Since it involved such a well-defined look, the alienated punk rockers’ gear was bound to be distilled into lifestyle accoutrements for suburban American teens.

But then, subculture operates in the leisure sphere, and the development of the leisure industry has been the economic salvation for not a few regions in the late capitalist world. Lifestyle preference among Americans in the end reduces mostly to their spending power. European sociologists have done detailed studies demarcating the aesthetic preferences of the different social classes in their countries, aesthetic preferences varying widely primarily because of longstanding traditions of educating the classes differently. The same, to a far lesser degree, is true of the United States, Americans abhorring elitism as they do. But the greater class homogenization here serves merely to illustrate the absurdity of suburban American teens appropriating the subcultural practice of working class British or Jamaican youth.

It has been argued that by recontextualizing commodities, by subverting their conventional uses or inventing new ones, one escapes the determination originally intended in their production. However true, this is ultimately irrelevant. The creation and diffusion of new styles is inextricably bound up with the capitalist process of production and circulation. They are mediated by the fashion, music, and publishing industries. In other words, the law of lifestyle is, “Have capital, will travel.”

And lifestyle is traveling, with a vengeance, across borders and from continent to continent. In any monograph you read on the subject of postmodernism, and by 1995 even Bob Greene will have written one, a favorite theme is multiculturalism. Like most such buzz-phenomena, multiculturalism has more than one face.
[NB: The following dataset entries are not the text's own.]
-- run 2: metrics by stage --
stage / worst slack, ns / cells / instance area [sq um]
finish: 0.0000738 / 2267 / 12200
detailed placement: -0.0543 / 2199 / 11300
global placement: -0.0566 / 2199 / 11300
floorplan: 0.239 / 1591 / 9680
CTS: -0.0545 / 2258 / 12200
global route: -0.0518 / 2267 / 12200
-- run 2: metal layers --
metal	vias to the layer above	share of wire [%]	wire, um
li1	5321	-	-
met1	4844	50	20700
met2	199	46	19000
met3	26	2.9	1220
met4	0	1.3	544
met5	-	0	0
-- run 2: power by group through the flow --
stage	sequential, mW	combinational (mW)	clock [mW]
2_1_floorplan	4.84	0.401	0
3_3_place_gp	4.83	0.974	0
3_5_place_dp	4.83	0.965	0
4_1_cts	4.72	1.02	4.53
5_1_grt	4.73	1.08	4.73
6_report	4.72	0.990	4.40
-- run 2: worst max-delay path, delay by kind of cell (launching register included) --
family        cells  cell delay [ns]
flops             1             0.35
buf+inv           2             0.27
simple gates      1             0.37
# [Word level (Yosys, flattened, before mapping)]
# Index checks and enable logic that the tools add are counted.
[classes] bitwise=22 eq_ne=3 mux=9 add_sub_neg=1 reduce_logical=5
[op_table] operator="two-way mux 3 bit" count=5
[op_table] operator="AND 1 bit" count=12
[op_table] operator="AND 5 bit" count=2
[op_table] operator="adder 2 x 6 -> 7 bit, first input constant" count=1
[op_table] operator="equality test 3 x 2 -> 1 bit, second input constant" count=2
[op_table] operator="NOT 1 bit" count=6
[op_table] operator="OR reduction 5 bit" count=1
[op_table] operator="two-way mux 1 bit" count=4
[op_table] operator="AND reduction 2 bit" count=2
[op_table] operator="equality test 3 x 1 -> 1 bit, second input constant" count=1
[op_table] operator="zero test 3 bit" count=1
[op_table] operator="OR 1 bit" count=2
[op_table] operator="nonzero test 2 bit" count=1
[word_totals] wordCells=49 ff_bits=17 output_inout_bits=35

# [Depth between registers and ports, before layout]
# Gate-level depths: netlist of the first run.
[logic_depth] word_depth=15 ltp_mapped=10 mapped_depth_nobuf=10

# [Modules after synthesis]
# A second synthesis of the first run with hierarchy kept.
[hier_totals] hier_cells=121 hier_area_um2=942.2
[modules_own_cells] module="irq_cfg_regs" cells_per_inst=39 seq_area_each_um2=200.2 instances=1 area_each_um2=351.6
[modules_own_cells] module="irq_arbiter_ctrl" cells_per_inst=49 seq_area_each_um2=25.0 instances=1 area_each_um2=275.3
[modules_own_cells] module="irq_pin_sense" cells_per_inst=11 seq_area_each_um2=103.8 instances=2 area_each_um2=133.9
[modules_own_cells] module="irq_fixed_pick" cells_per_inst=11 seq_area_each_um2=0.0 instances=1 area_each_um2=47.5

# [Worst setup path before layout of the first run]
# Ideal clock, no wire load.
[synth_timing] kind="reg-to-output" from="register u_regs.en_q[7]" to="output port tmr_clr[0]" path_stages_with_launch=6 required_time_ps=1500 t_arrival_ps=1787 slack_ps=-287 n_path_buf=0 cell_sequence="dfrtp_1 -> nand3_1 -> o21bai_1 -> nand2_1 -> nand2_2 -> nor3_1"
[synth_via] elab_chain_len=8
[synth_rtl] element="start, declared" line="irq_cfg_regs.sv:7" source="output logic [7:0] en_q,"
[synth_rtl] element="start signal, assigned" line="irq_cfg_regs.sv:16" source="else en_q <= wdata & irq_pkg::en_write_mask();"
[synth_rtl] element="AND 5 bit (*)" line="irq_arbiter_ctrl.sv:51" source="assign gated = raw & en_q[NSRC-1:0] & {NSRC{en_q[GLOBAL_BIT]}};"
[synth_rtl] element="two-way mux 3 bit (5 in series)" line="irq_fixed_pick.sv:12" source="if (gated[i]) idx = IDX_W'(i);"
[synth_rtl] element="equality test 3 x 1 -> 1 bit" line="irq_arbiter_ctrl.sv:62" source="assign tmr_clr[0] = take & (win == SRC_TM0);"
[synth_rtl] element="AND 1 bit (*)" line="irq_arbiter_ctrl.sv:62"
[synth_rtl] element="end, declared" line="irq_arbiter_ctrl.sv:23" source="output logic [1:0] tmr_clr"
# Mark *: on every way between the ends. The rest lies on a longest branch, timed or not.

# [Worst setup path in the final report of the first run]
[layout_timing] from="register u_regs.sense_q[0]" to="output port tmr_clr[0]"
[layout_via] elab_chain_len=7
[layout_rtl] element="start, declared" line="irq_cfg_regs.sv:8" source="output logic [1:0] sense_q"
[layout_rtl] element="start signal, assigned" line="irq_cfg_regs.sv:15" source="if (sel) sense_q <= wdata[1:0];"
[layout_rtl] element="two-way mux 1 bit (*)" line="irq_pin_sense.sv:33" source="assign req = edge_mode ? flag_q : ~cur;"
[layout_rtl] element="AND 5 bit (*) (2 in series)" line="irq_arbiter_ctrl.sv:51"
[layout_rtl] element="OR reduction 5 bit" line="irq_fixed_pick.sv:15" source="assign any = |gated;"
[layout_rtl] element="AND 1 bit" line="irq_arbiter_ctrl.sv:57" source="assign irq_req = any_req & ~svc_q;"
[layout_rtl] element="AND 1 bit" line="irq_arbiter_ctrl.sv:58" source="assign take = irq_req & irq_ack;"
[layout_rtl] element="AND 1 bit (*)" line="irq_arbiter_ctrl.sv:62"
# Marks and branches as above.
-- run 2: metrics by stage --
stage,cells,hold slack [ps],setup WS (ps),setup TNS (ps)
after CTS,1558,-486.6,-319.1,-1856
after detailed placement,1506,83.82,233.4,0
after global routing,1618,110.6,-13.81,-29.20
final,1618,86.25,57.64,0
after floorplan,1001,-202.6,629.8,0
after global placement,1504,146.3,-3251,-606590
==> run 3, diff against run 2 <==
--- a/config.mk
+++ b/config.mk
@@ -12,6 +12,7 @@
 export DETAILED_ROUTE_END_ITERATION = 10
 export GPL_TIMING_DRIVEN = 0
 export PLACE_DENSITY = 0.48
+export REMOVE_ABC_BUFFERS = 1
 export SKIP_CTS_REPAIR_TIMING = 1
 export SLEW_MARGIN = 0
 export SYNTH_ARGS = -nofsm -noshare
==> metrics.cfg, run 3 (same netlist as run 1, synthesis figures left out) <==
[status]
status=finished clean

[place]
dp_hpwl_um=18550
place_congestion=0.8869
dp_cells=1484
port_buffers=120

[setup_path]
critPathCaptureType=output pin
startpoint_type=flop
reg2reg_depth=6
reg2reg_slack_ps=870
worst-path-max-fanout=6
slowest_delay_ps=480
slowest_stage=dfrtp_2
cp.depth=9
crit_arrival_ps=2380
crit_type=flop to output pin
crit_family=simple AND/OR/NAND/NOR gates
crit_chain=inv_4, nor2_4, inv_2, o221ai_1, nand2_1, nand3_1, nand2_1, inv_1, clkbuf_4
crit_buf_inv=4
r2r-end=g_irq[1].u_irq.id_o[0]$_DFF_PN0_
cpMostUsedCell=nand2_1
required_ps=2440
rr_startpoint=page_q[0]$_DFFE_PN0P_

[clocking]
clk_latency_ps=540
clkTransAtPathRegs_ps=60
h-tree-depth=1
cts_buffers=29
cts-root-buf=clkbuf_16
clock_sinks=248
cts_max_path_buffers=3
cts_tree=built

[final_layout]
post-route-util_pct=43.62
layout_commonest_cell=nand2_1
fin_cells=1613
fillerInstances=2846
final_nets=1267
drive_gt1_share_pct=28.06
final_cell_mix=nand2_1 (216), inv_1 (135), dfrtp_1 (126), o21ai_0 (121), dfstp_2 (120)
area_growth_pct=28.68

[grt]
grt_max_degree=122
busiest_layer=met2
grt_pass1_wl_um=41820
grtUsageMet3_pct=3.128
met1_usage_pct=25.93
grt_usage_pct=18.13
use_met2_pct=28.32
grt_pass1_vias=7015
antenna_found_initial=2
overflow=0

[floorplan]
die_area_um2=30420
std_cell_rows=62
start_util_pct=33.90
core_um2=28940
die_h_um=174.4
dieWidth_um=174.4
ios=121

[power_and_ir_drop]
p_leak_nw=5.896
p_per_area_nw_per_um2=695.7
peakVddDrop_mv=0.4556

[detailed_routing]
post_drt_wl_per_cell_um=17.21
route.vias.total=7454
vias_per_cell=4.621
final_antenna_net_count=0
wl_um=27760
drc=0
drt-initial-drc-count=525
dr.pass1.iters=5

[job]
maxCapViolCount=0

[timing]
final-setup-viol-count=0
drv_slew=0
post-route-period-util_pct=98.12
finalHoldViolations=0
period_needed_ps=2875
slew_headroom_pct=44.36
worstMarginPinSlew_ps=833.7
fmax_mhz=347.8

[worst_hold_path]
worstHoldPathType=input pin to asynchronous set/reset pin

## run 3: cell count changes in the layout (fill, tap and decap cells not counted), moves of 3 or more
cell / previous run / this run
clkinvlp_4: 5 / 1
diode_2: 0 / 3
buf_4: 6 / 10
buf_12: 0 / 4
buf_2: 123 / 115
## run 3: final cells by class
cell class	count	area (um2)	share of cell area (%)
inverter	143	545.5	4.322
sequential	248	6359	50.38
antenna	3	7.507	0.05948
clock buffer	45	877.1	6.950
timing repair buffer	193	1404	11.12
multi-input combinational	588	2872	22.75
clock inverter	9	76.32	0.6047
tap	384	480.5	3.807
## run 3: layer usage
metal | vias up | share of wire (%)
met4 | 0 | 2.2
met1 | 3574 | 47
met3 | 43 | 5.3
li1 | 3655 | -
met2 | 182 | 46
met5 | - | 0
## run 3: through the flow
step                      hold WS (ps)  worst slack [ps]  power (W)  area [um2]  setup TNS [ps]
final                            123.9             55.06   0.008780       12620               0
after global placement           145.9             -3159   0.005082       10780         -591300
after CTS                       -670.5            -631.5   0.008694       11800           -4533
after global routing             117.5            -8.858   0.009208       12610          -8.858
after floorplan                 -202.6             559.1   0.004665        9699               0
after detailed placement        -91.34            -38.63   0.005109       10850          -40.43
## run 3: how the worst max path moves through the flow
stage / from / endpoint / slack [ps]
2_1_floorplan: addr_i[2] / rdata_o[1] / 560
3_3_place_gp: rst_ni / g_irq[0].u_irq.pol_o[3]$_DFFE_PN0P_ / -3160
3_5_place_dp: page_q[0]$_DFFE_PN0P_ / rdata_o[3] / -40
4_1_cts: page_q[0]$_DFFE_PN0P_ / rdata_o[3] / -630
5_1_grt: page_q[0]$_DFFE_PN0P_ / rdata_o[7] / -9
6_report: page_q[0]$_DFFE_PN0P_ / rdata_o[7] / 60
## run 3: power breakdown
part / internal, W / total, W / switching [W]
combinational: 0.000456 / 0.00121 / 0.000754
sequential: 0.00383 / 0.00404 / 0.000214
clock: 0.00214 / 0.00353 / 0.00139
Technology and capital accumulation have mowed down most cultures and thrown the clippings to the wind, so that insular culture of any sort is well nigh impossible. Much of the multiculturalism we see in music, in cuisine, and in fashion is little more than the domestication of Otherness, a badge of sensitivity to wear on one’s sleeve. In short, it is a lifestyle ornament. The apologetics of multiculturalism is invariably self-congratulatory, promoting an irritating and self-righteous softheadedness. To embrace multiculturalism as a value is to risk becoming, like Susan Sontag’s cultural anthropologist, “psychologically, an amputee.”

Moreover, the very term multiculturalism is a misnomer. It is in fact MONOCULTURALISM: just another facet of the stylistic undulations of the international business culture. In any so-called multicultural manifestation, we are no more experiencing another culture than we are living the life a sharecropper when we wear fashionably oversized and weathered coveralls. Nor is it historically new for an empire to assimilate cultural practices and artifacts from subject peoples. Nonetheless, we are led to believe that such a fad as World Beat is somehow democratizing access to the lucre of pop stardom, when in fact it is filling the coffers of the ponytailed latter-day conquistadores of the recording industry.

We must begin to derive our cultural resistance from what we share, or else it will not be true. We are a society, soon to be a world, of consuming monads. We share a set of social relations based on the commodification of everything from labor to cultural production to the means of our very salvation. These relations are so pervasive that anything outside them is considered eccentric and unnatural. There are two worlds, that of those who live life and that of those who purchase lifestyle. Therefore we at The Baffler consider worthwhile only that art which understands these relations. To those artists we despise, we will not say, “Your painting is bad; your music is boring; your writing is trite.” We will say instead, “Your lifestyle sucks.”